The problem:
Given the material below, return only the lines starting at the line with "crit_fanout = 5" and ending at the line with "die_area_um2 = 2220", exactly as they appear.

Data excerpts:

*** Block opens ***

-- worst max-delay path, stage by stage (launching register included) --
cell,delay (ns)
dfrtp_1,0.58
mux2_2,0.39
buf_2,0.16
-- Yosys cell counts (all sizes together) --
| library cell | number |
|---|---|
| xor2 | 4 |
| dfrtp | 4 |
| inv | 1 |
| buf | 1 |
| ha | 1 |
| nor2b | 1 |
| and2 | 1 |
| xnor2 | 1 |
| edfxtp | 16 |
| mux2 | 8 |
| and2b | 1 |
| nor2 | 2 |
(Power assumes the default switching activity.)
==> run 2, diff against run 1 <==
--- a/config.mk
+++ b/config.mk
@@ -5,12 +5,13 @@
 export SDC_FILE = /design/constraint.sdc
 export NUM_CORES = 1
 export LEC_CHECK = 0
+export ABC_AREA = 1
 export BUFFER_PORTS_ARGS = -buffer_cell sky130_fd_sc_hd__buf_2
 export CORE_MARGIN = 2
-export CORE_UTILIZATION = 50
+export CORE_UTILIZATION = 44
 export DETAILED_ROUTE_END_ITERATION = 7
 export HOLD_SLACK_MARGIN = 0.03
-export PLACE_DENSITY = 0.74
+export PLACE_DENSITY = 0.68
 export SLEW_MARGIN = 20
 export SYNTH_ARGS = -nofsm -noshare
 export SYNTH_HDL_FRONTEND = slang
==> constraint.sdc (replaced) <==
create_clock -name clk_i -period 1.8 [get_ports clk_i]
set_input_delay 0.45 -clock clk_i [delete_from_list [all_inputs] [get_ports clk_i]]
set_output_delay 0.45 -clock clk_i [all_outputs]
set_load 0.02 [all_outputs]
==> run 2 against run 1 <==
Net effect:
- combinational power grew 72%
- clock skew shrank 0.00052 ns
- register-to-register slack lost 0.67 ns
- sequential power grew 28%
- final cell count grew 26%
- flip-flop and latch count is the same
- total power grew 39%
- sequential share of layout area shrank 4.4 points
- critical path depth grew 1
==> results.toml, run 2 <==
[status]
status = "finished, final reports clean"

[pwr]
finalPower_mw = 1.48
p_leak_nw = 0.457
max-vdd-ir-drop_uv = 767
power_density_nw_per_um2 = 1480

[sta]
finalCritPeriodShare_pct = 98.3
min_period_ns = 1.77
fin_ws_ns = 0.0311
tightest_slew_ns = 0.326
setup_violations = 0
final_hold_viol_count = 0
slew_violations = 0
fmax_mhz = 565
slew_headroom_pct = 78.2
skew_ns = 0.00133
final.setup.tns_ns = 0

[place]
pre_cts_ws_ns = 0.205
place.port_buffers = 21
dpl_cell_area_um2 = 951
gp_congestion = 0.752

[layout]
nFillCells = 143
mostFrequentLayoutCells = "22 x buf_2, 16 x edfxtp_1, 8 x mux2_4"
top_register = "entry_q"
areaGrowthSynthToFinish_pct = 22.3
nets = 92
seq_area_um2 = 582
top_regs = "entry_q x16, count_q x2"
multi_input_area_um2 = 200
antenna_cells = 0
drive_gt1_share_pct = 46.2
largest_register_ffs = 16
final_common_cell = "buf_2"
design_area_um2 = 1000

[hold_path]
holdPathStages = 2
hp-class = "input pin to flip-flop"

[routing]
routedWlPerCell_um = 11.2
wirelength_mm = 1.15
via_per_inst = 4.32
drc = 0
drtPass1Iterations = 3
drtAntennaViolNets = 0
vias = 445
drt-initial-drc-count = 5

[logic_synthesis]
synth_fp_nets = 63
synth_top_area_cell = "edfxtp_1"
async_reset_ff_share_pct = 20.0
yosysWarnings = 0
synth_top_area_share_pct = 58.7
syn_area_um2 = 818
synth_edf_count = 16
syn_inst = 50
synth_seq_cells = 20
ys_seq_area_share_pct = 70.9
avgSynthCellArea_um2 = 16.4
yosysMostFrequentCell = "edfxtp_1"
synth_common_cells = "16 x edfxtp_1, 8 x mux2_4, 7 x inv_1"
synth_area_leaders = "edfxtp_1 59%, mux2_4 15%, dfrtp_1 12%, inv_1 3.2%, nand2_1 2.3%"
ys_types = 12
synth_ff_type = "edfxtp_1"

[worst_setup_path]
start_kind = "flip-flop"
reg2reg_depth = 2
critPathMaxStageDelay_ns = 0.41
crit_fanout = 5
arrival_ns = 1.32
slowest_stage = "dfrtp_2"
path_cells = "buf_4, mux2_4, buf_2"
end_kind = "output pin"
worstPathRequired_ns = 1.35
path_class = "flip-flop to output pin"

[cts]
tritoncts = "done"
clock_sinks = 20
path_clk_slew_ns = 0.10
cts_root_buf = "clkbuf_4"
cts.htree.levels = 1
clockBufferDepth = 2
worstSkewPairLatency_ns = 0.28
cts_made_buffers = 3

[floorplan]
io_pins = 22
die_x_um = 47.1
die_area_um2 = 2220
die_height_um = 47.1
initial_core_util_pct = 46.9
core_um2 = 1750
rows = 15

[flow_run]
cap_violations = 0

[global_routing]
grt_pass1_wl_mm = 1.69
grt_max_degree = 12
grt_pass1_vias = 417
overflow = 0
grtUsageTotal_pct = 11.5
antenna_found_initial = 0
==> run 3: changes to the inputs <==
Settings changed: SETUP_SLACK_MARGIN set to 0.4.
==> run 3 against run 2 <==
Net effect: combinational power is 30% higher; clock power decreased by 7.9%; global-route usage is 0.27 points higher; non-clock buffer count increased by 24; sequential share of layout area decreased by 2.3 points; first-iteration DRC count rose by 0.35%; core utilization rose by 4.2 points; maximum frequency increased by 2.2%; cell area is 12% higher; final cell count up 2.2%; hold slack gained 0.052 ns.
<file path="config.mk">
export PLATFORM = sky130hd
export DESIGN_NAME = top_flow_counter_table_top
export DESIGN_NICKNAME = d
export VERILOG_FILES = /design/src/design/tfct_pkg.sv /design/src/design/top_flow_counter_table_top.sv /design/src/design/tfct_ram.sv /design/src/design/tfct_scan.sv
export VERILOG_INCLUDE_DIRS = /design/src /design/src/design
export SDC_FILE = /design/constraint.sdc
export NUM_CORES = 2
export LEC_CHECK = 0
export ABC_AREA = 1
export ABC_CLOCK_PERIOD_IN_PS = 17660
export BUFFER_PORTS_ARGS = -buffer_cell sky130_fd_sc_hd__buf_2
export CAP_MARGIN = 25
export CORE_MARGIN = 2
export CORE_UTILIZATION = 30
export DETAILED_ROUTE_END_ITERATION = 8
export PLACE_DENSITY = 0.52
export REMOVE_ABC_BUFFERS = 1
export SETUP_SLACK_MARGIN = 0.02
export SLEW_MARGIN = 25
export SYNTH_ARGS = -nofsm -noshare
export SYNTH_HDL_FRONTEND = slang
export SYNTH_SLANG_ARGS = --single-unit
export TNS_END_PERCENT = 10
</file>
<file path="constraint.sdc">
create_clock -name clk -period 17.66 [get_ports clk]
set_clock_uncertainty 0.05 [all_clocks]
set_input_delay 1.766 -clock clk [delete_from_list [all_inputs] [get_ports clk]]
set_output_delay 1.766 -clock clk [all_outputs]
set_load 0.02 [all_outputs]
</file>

*** Block closes ***
*** Block opens ***

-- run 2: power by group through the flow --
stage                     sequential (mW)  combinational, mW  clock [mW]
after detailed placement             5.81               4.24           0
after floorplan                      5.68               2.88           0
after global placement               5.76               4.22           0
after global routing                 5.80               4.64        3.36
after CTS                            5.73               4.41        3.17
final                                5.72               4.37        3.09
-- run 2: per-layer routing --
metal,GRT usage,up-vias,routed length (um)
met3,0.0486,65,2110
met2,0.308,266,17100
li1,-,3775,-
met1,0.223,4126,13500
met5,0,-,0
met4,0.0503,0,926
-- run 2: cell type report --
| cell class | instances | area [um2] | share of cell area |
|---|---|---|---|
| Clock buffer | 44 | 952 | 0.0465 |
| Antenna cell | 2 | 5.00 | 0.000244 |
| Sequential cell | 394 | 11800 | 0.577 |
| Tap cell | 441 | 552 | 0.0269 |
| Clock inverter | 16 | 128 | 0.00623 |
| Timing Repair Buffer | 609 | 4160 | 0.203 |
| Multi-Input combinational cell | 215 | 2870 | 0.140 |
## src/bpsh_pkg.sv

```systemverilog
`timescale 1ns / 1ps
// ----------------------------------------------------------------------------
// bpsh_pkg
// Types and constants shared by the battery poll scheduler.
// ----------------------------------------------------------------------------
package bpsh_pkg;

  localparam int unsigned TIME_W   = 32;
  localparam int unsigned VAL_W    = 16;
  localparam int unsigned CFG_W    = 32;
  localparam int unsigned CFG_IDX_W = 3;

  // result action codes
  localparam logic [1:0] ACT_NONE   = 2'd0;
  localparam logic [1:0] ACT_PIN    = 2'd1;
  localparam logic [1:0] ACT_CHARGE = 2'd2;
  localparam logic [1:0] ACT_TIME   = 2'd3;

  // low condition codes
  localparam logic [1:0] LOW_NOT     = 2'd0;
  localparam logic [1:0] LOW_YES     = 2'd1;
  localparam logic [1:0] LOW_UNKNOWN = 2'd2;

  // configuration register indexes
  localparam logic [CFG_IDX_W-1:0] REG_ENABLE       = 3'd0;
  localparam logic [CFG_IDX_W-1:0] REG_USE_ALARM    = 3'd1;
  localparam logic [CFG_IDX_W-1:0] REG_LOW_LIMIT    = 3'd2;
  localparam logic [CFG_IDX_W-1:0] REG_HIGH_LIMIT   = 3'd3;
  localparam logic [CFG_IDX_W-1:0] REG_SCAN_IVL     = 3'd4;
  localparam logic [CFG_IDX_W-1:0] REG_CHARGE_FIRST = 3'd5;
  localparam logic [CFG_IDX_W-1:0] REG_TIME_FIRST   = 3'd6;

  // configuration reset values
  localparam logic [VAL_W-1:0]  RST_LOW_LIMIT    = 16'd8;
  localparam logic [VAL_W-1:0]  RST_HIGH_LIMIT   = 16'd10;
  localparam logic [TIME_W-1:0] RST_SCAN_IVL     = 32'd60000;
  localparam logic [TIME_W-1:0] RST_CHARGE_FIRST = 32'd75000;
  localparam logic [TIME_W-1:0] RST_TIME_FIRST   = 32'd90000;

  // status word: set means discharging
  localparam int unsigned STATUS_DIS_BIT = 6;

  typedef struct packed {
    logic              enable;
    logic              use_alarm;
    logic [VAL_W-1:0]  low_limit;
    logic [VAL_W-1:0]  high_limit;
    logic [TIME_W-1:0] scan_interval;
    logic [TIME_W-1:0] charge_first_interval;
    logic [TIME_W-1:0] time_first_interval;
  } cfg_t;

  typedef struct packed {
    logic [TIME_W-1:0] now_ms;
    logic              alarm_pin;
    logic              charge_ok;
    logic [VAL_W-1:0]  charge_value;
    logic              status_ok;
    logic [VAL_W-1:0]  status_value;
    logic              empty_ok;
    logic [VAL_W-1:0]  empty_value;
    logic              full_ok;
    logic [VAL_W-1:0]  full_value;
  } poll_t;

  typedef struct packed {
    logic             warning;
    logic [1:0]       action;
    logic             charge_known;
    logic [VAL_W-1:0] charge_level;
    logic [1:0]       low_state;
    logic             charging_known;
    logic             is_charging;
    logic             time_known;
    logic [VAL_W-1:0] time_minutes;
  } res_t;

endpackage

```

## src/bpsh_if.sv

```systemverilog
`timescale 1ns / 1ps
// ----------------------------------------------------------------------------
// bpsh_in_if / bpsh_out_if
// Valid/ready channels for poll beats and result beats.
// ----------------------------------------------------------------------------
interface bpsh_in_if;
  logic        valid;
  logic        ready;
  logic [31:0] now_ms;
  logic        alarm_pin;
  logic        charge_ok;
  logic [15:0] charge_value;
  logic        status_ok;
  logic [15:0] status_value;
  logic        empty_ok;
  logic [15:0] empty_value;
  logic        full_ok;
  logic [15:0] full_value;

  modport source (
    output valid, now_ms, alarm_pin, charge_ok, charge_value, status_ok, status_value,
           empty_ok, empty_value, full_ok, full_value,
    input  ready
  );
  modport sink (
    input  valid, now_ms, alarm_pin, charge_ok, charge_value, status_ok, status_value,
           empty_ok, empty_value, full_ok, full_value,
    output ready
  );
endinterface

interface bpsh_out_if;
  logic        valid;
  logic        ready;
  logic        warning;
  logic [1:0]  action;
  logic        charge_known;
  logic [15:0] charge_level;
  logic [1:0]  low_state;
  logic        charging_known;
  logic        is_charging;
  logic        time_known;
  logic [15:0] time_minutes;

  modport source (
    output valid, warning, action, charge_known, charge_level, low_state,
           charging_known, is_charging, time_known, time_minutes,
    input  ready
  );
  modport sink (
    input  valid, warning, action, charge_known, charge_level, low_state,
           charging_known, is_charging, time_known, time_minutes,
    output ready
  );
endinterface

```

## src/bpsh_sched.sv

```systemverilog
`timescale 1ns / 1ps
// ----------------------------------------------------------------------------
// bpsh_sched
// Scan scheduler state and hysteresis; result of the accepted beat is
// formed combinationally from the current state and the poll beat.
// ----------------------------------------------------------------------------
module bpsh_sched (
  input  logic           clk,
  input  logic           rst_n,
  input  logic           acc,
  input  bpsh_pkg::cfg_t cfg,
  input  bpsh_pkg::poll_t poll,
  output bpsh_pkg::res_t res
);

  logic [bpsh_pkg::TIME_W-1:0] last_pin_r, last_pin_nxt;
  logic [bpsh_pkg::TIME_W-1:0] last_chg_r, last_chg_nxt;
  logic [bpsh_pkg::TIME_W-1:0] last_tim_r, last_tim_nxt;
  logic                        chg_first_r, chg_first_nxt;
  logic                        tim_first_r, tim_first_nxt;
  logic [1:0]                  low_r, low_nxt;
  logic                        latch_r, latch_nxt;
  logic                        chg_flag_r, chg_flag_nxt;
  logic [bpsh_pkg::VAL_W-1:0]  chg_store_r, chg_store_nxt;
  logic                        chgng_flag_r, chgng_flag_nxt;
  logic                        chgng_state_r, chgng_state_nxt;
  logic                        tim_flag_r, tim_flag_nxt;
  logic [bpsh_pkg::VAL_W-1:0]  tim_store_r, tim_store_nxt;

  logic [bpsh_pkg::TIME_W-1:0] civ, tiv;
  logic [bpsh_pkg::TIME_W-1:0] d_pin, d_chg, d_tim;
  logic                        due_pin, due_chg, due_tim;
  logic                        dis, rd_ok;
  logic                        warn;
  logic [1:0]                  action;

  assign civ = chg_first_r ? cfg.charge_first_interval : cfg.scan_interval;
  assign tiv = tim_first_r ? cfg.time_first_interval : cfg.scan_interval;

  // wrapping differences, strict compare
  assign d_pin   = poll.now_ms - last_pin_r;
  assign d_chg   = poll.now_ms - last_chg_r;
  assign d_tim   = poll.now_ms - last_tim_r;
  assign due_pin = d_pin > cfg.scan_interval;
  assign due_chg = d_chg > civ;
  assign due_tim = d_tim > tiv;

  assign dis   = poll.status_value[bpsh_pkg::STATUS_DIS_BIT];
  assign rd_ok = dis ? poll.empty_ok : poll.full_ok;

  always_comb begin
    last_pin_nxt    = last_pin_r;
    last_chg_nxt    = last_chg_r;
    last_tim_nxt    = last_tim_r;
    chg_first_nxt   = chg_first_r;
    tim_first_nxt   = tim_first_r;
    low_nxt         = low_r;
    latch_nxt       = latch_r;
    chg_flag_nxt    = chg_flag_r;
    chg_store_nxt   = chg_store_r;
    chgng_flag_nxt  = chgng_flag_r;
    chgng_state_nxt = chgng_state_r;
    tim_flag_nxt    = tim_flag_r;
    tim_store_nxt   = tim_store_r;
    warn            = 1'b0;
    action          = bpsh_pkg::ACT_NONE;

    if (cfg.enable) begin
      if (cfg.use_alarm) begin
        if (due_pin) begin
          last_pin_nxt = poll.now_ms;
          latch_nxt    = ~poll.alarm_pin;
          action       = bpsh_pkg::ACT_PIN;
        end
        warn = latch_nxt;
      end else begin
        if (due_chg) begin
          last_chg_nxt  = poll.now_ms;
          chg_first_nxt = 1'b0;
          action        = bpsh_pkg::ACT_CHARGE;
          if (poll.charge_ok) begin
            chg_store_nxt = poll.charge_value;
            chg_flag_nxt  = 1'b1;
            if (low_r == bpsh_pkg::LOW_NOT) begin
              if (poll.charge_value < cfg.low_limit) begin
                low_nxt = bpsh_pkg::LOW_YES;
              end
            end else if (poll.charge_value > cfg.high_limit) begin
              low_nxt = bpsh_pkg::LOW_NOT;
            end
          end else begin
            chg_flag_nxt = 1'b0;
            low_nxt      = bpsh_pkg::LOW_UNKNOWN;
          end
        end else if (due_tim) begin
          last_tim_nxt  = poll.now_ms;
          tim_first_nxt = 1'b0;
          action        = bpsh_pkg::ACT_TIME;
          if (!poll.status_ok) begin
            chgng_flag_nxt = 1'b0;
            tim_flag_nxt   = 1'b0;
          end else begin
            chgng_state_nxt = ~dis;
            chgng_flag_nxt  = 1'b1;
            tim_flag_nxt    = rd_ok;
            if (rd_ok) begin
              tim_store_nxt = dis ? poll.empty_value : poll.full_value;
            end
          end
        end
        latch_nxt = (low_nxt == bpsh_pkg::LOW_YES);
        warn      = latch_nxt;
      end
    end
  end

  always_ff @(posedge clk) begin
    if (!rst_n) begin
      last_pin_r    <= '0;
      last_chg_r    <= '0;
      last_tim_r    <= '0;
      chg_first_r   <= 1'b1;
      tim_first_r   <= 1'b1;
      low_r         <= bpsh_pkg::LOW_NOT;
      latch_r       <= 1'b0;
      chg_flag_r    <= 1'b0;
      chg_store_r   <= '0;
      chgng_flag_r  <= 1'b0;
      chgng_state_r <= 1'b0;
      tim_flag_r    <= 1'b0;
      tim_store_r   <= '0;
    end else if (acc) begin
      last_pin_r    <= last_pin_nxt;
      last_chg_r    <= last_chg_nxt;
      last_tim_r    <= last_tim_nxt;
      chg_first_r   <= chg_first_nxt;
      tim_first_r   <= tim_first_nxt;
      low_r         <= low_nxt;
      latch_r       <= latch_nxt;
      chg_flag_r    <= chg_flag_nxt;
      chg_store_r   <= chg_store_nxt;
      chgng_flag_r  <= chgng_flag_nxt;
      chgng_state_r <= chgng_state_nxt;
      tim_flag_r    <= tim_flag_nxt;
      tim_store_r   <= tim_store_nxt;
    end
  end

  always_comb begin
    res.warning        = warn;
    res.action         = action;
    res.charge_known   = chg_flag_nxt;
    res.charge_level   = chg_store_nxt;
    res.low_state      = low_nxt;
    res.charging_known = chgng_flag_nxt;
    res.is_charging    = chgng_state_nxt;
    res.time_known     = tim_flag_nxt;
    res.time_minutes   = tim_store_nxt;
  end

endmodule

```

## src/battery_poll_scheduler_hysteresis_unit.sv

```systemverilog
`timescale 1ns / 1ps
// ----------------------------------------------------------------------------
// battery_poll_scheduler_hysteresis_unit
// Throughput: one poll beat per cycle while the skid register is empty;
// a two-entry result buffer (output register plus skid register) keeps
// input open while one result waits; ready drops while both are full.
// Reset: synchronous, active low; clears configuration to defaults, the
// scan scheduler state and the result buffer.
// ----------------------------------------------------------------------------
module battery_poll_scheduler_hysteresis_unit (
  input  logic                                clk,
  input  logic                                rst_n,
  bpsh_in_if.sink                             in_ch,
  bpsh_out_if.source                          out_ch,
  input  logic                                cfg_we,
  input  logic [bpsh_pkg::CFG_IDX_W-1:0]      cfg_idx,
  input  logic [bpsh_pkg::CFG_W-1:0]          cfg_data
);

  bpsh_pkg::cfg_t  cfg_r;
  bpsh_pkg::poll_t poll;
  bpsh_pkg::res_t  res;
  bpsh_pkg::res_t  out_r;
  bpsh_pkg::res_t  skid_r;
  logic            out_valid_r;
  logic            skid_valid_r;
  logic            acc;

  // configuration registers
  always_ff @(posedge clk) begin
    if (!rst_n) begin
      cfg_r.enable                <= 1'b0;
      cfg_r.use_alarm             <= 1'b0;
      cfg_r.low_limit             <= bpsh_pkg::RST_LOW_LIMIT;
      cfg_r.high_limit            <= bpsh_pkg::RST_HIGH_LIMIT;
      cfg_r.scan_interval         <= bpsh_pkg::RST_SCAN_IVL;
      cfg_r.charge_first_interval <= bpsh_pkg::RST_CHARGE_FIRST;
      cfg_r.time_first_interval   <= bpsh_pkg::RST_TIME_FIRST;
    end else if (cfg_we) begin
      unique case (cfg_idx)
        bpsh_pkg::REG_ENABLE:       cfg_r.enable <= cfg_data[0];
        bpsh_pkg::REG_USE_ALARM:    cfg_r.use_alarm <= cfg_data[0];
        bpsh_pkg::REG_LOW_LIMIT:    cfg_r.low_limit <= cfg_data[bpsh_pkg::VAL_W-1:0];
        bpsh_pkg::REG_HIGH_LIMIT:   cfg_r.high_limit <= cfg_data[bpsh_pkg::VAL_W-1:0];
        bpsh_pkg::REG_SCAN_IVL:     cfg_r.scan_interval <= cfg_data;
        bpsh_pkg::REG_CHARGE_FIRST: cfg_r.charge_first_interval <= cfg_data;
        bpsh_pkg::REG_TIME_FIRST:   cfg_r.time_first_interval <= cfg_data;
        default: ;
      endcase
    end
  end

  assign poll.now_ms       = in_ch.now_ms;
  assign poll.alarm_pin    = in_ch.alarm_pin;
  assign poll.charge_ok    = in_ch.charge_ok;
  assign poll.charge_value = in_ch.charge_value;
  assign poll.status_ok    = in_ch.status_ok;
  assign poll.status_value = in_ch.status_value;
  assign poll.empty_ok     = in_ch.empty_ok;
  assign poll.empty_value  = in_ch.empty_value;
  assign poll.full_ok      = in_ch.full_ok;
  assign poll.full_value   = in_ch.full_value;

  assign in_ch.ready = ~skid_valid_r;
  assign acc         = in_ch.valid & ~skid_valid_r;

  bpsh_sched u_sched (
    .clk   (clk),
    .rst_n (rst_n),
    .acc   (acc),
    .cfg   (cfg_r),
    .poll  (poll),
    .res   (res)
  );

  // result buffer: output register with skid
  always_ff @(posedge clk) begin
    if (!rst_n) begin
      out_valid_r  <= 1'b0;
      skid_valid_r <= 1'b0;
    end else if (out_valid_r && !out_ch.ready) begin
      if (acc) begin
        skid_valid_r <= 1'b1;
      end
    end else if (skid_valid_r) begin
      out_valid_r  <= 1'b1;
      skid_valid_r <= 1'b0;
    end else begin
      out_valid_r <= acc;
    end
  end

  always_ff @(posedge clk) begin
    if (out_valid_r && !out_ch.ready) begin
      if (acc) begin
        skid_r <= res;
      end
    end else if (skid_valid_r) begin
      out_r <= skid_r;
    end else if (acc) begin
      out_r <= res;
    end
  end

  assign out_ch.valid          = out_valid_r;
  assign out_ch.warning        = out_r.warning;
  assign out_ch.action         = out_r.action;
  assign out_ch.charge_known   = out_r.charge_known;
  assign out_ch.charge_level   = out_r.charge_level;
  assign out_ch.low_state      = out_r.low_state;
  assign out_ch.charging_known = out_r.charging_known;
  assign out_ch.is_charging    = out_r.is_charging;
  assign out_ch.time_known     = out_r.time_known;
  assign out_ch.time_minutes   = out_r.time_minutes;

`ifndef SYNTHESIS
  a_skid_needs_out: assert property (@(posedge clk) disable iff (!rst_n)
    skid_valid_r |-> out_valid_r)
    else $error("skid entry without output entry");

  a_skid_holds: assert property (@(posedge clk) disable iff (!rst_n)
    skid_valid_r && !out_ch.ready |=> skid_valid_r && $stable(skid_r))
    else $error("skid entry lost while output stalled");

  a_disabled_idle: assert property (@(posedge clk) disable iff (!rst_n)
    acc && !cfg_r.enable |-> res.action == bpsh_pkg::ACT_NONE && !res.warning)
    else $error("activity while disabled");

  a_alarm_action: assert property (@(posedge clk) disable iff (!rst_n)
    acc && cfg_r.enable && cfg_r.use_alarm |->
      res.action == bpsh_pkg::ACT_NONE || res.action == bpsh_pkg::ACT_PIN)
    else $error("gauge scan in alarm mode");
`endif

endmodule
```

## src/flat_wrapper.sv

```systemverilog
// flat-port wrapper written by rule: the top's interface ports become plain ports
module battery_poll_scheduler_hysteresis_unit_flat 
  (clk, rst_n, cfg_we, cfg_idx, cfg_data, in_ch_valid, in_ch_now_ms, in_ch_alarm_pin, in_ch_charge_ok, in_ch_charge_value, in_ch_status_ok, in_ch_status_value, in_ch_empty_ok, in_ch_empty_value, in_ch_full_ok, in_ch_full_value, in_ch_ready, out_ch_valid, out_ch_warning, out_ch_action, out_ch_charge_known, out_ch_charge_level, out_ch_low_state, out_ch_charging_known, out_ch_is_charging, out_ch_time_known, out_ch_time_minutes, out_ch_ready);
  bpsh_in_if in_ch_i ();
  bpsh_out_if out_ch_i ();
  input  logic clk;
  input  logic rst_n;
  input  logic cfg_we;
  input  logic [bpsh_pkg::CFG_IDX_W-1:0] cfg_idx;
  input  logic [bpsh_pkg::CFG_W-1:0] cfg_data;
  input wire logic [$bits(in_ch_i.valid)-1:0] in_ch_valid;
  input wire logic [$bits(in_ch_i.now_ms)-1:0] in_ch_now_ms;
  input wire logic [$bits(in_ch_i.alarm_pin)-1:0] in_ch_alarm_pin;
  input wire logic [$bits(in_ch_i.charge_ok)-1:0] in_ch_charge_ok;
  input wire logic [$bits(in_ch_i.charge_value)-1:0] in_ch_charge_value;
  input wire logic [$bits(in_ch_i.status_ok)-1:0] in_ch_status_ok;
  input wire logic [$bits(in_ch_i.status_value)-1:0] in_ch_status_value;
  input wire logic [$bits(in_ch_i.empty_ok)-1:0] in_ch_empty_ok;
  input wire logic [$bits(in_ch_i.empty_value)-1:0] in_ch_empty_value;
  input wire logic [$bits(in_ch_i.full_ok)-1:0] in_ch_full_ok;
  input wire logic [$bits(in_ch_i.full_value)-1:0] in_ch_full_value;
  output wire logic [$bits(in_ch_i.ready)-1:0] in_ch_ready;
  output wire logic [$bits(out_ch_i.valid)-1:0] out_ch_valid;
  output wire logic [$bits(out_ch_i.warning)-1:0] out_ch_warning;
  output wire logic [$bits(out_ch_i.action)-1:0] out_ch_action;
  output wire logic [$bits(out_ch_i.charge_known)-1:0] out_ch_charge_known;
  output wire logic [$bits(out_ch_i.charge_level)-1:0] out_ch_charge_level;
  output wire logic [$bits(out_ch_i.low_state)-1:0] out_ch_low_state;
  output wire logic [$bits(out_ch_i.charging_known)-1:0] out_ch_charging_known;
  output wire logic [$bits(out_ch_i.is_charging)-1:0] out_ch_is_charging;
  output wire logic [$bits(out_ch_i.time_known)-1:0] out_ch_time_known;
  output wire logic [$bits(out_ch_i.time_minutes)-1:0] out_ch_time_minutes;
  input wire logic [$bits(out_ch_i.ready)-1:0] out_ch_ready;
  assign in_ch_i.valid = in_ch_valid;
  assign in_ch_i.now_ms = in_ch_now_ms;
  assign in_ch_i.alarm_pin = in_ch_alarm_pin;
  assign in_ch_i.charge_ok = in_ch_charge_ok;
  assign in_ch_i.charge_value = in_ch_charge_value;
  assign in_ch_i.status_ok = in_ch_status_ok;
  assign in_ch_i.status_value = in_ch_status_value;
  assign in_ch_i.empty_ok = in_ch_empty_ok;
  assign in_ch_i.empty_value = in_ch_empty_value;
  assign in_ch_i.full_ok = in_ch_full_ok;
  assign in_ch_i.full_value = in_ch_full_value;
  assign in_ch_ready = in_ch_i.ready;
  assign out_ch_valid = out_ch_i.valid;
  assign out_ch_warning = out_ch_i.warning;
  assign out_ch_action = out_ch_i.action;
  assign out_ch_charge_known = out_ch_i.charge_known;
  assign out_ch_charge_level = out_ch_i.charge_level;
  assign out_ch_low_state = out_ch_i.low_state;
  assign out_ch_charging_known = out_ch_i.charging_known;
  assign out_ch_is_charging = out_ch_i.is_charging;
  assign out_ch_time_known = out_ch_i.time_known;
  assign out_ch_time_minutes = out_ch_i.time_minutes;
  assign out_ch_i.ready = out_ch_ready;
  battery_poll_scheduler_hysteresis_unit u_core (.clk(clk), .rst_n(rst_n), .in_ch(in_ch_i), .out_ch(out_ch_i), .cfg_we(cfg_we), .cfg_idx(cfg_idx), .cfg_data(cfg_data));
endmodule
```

*** Block closes ***

Expected output:
crit_fanout = 5
arrival_ns = 1.32
slowest_stage = "dfrtp_2"
path_cells = "buf_4, mux2_4, buf_2"
end_kind = "output pin"
worstPathRequired_ns = 1.35
path_class = "flip-flop to output pin"

[cts]
tritoncts = "done"
clock_sinks = 20
path_clk_slew_ns = 0.10
cts_root_buf = "clkbuf_4"
cts.htree.levels = 1
clockBufferDepth = 2
worstSkewPairLatency_ns = 0.28
cts_made_buffers = 3

[floorplan]
io_pins = 22
die_x_um = 47.1
die_area_um2 = 2220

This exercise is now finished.